2026年6月10日、HRBrainは人事・経営リーダーを対象としたオフラインカンファレンス「HRBrain Unite 2026」を開催した。
HRBrainは2016年の創業。人事評価システムを起点に、タレントマネジメントの高度化や人事部門の負荷軽減につながる多様なプロダクトを提供しており、累計4000社以上の企業を支援してきた。
この10年、堀氏はリライアビリティ(信頼性)、カスタマーファースト(顧客第一)、ビヨンド・サース(SaaSを超える)という「3つの軸」を大切にしてきたと話す。「この3つは、これからも変わりません。効果を実感していただけるまで伴走しきり、誰も置いてきぼりにしないサービスを提供する。これはAIの時代が来ても、会社のDNAとして変えないようにしていきます」(堀氏)
今、人事を巡る環境は、労働力の絶対的不足、人的資本経営の高まり、従業員期待の高まり・高度化という構造的圧力によって、大きく変わろうとしている。「従来の業務の延長では、もはや組織マネジメントは立ち行かなくなると考えています。人事や経営には今、新たなマインドセットと進化が必要不可欠です」と堀氏は強調する。
この10年でタレントマネジメントシステムは日本企業に普及し、人材データの蓄積、管理は進んできた。だが「多くの企業がまだ『DXの段階』にとどまっています。データは蓄積されました。でも、そのデータを経営判断に活かす『戦略人事』にはまだ至っていない」(堀氏)
その一方でAIは進化を続け、今や「質問に答える存在」から「自律的に仕事を完結させる存在」に変わった。だが、人事へのAI活用は、まだこれからだというのが現状。
定型業務をAIが担うことで、人事は「管理機能」から「経営機能」へと進化する。
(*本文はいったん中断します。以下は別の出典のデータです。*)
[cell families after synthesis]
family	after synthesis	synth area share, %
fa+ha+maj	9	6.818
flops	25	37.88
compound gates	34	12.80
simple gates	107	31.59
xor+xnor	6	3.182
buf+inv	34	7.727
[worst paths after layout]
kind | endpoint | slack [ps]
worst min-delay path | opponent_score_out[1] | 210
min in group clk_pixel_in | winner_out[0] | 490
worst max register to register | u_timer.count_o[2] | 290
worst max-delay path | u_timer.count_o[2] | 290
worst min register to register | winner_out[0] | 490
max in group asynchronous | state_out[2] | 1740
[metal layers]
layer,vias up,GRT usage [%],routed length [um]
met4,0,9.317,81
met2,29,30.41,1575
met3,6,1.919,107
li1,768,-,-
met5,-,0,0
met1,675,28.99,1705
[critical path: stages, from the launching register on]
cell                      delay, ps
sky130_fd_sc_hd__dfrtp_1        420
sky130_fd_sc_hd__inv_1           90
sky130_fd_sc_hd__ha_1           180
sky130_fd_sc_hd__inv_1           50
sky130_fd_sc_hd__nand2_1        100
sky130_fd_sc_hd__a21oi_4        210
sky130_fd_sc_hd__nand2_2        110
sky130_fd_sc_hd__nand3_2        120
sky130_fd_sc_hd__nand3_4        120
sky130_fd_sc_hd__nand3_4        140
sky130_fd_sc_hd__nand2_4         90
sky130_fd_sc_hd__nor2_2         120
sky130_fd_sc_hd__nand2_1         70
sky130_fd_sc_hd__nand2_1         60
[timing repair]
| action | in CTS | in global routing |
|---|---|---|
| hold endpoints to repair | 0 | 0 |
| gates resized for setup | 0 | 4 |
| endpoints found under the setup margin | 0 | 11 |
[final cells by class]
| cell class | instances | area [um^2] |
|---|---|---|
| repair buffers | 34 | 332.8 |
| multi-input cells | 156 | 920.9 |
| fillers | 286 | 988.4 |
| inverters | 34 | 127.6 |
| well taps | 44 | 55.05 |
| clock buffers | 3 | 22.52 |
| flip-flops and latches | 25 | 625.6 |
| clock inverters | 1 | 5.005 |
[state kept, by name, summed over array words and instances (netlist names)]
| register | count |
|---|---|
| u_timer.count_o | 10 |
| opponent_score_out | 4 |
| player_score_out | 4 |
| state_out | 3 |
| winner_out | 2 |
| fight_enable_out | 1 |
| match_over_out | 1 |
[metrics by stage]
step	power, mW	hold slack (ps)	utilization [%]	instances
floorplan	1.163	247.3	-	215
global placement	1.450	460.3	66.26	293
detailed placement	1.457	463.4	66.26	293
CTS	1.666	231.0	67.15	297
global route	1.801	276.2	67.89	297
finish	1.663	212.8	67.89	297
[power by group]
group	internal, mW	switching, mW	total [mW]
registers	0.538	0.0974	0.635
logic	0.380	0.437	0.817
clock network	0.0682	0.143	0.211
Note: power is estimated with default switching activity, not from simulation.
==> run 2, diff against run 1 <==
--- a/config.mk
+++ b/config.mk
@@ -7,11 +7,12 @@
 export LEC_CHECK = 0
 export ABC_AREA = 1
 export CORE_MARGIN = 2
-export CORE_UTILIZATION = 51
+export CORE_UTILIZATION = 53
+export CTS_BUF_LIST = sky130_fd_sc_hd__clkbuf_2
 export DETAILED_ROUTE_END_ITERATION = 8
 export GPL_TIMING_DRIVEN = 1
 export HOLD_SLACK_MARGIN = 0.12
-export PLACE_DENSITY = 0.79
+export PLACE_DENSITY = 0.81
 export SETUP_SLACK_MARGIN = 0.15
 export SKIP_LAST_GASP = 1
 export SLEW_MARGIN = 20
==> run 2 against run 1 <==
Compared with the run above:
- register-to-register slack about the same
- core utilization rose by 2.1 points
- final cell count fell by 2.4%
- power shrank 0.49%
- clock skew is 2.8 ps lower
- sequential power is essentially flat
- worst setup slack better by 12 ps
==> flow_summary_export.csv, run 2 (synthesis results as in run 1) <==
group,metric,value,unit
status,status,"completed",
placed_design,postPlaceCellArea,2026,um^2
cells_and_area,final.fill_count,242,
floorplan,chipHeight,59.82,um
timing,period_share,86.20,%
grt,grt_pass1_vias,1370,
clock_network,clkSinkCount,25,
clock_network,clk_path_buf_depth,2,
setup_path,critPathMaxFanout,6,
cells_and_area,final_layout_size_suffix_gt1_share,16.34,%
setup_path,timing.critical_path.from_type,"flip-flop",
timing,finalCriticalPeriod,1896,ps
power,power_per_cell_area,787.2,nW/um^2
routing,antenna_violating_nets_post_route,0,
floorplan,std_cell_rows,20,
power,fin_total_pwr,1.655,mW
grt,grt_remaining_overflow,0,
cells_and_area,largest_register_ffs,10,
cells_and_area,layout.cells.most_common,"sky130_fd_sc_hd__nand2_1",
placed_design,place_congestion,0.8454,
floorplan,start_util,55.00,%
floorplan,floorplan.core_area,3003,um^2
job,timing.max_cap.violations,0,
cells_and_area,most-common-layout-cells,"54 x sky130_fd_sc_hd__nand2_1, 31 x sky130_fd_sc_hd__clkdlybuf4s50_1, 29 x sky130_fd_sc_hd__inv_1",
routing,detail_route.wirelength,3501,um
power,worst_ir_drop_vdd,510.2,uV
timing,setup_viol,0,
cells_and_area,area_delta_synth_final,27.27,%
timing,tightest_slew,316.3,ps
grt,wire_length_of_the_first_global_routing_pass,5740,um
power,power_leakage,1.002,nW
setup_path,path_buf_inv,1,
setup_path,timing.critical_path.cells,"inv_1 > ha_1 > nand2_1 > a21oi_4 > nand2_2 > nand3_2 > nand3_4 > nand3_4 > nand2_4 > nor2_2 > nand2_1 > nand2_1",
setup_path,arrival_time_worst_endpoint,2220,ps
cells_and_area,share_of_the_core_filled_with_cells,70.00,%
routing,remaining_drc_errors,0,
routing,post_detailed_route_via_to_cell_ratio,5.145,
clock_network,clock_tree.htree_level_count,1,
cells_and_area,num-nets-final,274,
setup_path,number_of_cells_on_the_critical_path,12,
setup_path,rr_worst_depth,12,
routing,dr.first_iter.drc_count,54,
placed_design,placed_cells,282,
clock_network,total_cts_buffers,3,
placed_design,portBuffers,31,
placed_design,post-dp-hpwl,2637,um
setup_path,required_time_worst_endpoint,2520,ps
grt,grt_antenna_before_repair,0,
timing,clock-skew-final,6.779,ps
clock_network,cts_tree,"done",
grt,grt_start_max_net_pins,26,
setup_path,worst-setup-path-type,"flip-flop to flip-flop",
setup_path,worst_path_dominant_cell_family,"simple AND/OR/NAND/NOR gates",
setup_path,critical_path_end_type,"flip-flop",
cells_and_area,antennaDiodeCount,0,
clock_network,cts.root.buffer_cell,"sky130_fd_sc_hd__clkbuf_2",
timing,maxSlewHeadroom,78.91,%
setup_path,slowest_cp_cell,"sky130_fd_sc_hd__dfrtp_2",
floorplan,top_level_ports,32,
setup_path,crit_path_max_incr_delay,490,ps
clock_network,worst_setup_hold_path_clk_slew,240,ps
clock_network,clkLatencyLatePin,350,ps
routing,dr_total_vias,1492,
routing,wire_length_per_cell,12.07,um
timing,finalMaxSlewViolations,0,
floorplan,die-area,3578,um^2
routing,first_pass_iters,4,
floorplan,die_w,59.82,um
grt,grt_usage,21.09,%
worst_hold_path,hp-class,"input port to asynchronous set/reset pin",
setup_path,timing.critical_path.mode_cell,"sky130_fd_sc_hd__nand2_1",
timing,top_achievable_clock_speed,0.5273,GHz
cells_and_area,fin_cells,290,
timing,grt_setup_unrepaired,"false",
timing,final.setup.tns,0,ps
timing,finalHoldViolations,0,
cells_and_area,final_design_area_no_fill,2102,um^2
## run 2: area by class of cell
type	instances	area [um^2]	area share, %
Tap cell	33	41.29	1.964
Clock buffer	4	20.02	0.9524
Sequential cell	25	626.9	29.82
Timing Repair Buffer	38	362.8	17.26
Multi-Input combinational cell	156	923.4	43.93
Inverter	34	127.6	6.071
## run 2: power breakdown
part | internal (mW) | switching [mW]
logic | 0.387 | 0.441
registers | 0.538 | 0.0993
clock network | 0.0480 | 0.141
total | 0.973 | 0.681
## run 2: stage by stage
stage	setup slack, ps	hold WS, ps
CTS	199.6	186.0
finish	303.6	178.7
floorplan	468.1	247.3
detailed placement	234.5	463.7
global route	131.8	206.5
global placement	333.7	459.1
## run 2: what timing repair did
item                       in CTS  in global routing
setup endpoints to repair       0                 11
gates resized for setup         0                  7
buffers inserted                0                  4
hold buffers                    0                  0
堀氏はこれが、今後10年の人事の大きな変化であり、HRBrainが取り組むテーマだと話す。
そのためにHRBrainは2つの大きなチャレンジをしていく。1つ目は「オールインワン・プロダクトの拡充」。「タレントマネジメントと、周辺にある『飛び地』をつなげる」(堀氏)。
具体的には、今年から採用領域に参入。これまで分断されていた「採用時のデータ」と「入社後の人材データ」を結合することで、活躍人材と候補者の類似度や、入社後の活躍・早期離職の予測、面接評価と実際のギャップ分析などが可能になる。
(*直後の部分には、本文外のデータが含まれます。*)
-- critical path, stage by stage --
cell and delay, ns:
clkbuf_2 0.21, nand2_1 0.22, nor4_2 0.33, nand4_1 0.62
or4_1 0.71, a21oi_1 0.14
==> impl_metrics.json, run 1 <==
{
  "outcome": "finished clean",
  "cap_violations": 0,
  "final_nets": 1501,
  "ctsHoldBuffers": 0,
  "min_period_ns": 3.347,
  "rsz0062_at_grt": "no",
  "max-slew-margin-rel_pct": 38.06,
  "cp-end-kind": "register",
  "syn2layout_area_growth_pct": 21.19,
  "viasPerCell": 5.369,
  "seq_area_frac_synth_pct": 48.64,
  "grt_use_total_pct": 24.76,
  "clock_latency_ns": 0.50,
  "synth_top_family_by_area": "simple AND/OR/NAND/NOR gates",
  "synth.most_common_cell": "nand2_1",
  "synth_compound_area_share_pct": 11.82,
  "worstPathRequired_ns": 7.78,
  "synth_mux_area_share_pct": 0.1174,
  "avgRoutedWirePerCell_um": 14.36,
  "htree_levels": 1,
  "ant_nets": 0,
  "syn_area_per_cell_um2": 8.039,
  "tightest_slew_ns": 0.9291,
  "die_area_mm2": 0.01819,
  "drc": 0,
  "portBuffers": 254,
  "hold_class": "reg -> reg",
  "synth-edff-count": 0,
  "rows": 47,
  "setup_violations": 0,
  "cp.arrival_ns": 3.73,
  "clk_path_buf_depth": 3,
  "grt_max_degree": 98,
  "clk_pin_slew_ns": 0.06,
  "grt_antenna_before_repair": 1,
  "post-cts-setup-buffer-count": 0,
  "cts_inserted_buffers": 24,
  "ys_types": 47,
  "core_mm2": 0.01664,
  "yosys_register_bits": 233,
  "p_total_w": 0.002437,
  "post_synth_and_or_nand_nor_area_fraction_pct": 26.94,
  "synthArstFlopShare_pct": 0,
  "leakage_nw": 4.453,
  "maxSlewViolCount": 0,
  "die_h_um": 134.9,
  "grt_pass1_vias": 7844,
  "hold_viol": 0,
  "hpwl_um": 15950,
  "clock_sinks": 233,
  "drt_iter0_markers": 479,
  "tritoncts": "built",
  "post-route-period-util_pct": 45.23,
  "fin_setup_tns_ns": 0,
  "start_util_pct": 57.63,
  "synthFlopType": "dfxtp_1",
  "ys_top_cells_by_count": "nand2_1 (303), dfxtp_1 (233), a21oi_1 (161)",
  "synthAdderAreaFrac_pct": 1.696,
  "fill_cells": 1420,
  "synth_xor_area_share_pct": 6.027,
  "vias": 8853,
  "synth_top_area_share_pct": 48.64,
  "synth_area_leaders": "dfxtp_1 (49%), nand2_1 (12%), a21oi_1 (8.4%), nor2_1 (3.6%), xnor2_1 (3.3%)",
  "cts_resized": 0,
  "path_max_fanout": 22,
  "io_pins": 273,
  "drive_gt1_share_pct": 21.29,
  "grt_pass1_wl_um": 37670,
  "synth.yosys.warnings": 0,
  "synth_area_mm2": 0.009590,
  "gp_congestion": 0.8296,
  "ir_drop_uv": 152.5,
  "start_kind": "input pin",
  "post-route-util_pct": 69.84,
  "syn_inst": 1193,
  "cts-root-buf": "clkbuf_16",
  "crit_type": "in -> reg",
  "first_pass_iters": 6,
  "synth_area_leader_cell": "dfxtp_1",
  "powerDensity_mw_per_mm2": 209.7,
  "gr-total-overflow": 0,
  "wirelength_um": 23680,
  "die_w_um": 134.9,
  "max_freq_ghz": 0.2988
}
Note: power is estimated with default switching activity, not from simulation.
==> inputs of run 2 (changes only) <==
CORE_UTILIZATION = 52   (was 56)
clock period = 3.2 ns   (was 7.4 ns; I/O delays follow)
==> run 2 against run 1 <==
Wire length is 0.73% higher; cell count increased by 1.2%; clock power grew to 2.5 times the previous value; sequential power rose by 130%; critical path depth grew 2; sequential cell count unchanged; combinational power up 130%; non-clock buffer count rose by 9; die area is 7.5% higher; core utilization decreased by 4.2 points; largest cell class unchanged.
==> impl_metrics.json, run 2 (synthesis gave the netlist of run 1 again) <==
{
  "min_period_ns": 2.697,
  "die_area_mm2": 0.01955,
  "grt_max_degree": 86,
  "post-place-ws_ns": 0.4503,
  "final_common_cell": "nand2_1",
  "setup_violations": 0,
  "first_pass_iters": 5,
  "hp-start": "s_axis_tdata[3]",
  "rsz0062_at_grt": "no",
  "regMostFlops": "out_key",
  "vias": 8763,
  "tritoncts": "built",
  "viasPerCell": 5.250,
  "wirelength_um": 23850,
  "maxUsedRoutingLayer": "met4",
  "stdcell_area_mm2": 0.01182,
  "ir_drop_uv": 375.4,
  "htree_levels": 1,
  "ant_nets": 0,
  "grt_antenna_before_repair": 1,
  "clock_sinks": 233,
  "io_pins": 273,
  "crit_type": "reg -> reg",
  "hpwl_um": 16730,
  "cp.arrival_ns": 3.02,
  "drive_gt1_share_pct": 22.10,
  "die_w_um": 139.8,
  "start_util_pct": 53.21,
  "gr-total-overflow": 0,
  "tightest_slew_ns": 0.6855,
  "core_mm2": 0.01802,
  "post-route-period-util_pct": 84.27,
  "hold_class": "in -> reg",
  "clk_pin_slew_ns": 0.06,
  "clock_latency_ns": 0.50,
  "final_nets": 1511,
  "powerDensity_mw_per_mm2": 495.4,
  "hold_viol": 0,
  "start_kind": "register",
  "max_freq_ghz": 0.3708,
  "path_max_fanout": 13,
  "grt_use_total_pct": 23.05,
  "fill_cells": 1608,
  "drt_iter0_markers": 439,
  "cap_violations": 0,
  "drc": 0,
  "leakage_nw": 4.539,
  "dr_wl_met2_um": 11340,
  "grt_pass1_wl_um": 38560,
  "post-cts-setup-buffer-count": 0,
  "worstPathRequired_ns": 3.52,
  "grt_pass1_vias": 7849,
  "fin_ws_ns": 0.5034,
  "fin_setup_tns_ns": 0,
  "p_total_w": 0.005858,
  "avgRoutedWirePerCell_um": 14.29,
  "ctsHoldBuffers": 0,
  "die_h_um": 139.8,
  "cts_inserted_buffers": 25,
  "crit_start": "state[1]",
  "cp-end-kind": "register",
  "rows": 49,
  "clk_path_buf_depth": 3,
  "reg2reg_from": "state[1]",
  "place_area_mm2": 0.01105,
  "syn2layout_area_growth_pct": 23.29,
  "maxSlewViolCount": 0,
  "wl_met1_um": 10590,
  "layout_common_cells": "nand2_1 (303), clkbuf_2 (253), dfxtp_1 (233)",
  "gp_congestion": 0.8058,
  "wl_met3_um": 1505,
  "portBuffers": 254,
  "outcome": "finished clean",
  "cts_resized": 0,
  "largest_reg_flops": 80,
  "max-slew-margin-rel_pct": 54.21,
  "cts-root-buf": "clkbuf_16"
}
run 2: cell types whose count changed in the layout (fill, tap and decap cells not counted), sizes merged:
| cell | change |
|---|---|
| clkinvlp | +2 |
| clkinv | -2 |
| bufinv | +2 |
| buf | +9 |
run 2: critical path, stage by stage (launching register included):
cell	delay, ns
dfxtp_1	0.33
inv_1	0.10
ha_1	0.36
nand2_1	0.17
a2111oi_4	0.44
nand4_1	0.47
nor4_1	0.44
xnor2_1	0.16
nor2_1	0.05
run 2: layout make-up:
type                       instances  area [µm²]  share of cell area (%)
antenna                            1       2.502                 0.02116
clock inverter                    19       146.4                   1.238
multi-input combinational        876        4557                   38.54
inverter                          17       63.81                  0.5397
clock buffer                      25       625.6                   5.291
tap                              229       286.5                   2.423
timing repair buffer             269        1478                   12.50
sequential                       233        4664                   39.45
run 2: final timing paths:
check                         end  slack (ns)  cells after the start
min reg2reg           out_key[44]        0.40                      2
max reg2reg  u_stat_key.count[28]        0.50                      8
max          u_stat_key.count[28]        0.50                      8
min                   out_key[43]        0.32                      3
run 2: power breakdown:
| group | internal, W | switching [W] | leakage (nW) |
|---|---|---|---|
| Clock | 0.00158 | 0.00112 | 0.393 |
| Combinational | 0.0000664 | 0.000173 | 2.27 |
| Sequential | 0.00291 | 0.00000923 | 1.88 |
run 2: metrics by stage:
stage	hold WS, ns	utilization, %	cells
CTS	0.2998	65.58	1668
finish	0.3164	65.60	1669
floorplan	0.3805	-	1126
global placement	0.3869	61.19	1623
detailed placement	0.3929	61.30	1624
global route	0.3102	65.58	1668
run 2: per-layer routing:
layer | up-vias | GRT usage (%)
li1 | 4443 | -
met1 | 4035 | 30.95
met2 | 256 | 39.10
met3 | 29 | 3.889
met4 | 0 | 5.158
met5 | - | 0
そして、「HRBrainに唯一欠けていたピース」(堀氏)だった「給与計算機能」の実現のため、給与計算アウトソーシングを手掛けるペイロールと戦略的パートナーシップを結んだ。
2つ目は「人事『知性』クラウドの展開」。そのためのプロダクトが、社内人材データをAIが学び、人事の戦略立案や生産性向上を支援する社内版生成AI「Brain」と、各社が活用している外部の生成AIから、HRBrainの人事データに安全に、直接アクセスできるようにする「Brain MCP」の2つ。
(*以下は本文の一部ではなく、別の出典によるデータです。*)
$ cat config.mk
export PLATFORM = sky130hd
export DESIGN_NAME = mem_stream_loader_flat
export DESIGN_NICKNAME = d
export VERILOG_FILES = /design/src/rtl/mem_stream_loader_if.sv /design/src/rtl/mem_stream_loader.sv /design/src/flat_wrapper.sv
export SDC_FILE = /design/constraint.sdc
export NUM_CORES = 1
export LEC_CHECK = 0
export CAP_MARGIN = 10
export CELL_PAD_IN_SITES_DETAIL_PLACEMENT = 0
export CELL_PAD_IN_SITES_GLOBAL_PLACEMENT = 2
export CORE_MARGIN = 3
export CORE_UTILIZATION = 28
export CTS_BUF_LIST = sky130_fd_sc_hd__clkbuf_8 sky130_fd_sc_hd__clkbuf_16
export CTS_CLUSTER_DIAMETER = 30
export DETAILED_ROUTE_END_ITERATION = 7
export PLACE_DENSITY = 0.82
export SLEW_MARGIN = 20
export SYNTH_ARGS = -nofsm -noshare
export SYNTH_HDL_FRONTEND = slang
export SYNTH_SLANG_ARGS = --single-unit
export TNS_END_PERCENT = 1
$ cat constraint.sdc
create_clock -name clock -period 3 [get_ports clock]
set_input_delay 0.6 -clock clock [delete_from_list [all_inputs] [get_ports clock]]
set_output_delay 0.6 -clock clock [all_outputs]
set_load 0.05 [all_outputs]
$ cat src/rtl/mem_stream_loader_if.sv
// Purpose: bundles the control, byte-stream, memory-port and word-stream signals of mem_stream_loader.
// Latency: none; this file only declares wires.
// Backpressure: in_valid/in_ready on the input stream, out_valid/out_ready on the output stream.
interface mem_stream_loader_if #(
    parameter int WIDTH    = 32,
    parameter int IN_WIDTH = 8,
    parameter int ADDR_W   = 17
);
    logic                start_load;
    logic                start_dump;
    logic [IN_WIDTH-1:0] in_data;
    logic                in_valid;
    logic                in_ready;
    logic [ADDR_W-1:0]   mem_address;
    logic [WIDTH-1:0]    mem_data;
    logic                mem_wr_en;
    logic [WIDTH-1:0]    mem_q;
    logic [WIDTH-1:0]    out_data;
    logic                out_valid;
    logic                out_ready;
    logic                busy;
    logic                done;

    // Sequencer side.
    modport slave (
        input  start_load, start_dump, in_data, in_valid, mem_q, out_ready,
        output in_ready, mem_address, mem_data, mem_wr_en, out_data, out_valid, busy, done
    );

    // Host / memory / sink side.
    modport master (
        output start_load, start_dump, in_data, in_valid, mem_q, out_ready,
        input  in_ready, mem_address, mem_data, mem_wr_en, out_data, out_valid, busy, done
    );
endinterface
この2つの軸で、HRBrainは人事のさらなる業務効率化と、「経営機能」への押し上げを実現する考え。人事が「AIという、もう1つの脳」を獲得するために伴走していく。
今回のカンファレンスには元良品計画会長の堂前宣夫氏、ブックオフグループホールディングス取締役の川口佳子氏、ポーラHR本部本部長の岡田悠希氏
日比谷花壇専務・人事部管掌役員の中山真吾氏、同人事部部長向江正智氏が登壇し、AI時代の人事のあり方を語った。
今後10年、AIで人事がどう変わるのか、その一端が見えたカンファレンスとなった。